## Exercise instructions:
This exercise calls for copying every line below that holds the word "route".

## Data for review:
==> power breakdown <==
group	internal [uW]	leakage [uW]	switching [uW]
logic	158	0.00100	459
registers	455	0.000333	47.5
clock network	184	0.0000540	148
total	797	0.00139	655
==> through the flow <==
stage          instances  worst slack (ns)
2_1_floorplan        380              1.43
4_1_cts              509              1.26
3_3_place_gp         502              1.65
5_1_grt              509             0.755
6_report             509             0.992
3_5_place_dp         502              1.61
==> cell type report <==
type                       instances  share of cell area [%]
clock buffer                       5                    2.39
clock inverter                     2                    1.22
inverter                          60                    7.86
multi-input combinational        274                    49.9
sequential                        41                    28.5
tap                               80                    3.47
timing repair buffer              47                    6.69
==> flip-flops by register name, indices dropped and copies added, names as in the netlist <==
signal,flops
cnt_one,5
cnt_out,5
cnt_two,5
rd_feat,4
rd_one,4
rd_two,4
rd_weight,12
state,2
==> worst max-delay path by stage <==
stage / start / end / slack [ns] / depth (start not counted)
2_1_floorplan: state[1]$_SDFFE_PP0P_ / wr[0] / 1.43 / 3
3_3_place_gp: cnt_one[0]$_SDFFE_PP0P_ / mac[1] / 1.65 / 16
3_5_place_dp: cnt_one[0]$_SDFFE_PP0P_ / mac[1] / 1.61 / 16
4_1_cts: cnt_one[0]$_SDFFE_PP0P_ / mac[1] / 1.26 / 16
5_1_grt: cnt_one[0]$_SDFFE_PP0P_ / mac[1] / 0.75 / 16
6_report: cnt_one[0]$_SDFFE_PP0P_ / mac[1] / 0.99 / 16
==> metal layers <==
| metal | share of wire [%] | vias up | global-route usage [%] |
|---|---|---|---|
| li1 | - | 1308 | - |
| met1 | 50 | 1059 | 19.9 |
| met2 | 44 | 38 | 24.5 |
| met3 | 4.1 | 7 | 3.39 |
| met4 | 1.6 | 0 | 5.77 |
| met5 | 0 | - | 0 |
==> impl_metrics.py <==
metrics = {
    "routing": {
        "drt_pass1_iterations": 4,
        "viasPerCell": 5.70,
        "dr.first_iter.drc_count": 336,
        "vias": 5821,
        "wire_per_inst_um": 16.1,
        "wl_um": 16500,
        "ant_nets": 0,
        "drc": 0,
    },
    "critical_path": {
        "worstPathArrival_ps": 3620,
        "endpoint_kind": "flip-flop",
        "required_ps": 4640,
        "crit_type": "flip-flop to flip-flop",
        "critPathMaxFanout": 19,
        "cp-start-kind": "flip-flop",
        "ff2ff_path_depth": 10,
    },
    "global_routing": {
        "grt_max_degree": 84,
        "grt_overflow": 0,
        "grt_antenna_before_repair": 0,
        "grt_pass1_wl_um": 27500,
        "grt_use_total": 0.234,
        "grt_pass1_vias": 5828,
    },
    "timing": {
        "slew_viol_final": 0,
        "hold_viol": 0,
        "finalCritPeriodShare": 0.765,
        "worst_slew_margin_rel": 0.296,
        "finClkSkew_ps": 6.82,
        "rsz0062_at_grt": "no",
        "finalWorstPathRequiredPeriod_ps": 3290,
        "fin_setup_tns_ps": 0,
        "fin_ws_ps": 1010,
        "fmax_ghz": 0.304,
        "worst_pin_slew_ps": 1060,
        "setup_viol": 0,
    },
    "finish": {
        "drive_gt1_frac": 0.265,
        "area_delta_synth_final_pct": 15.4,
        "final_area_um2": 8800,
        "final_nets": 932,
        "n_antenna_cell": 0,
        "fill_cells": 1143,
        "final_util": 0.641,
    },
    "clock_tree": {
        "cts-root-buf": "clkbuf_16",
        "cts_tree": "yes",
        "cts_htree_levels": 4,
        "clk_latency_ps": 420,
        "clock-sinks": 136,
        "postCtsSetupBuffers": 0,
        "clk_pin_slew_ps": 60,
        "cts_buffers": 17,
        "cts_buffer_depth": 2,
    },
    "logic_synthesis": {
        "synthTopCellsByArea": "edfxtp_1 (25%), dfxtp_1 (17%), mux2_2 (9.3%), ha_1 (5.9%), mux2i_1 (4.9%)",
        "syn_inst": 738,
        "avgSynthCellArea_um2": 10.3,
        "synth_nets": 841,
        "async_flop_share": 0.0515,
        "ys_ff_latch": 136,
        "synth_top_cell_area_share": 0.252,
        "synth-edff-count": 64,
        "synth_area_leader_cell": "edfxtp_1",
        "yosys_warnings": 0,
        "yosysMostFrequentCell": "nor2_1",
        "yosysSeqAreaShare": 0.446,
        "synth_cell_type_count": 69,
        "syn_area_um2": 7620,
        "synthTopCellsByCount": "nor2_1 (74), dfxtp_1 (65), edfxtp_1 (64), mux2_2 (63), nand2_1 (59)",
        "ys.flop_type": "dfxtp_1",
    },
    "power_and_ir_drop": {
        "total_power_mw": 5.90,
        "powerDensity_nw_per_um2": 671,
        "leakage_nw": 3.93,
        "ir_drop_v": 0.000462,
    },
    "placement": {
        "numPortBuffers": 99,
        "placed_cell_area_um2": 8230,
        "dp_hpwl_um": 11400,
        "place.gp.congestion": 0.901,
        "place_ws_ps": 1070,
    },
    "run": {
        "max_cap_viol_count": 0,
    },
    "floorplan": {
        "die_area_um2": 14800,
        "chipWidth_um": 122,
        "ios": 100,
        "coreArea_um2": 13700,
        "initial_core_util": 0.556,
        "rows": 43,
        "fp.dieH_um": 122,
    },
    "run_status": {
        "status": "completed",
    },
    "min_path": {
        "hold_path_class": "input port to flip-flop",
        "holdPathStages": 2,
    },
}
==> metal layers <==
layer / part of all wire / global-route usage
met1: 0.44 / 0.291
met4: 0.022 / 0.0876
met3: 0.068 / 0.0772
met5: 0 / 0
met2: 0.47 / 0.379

## Output below:
| metal | share of wire [%] | vias up | global-route usage [%] |
layer / part of all wire / global-route usage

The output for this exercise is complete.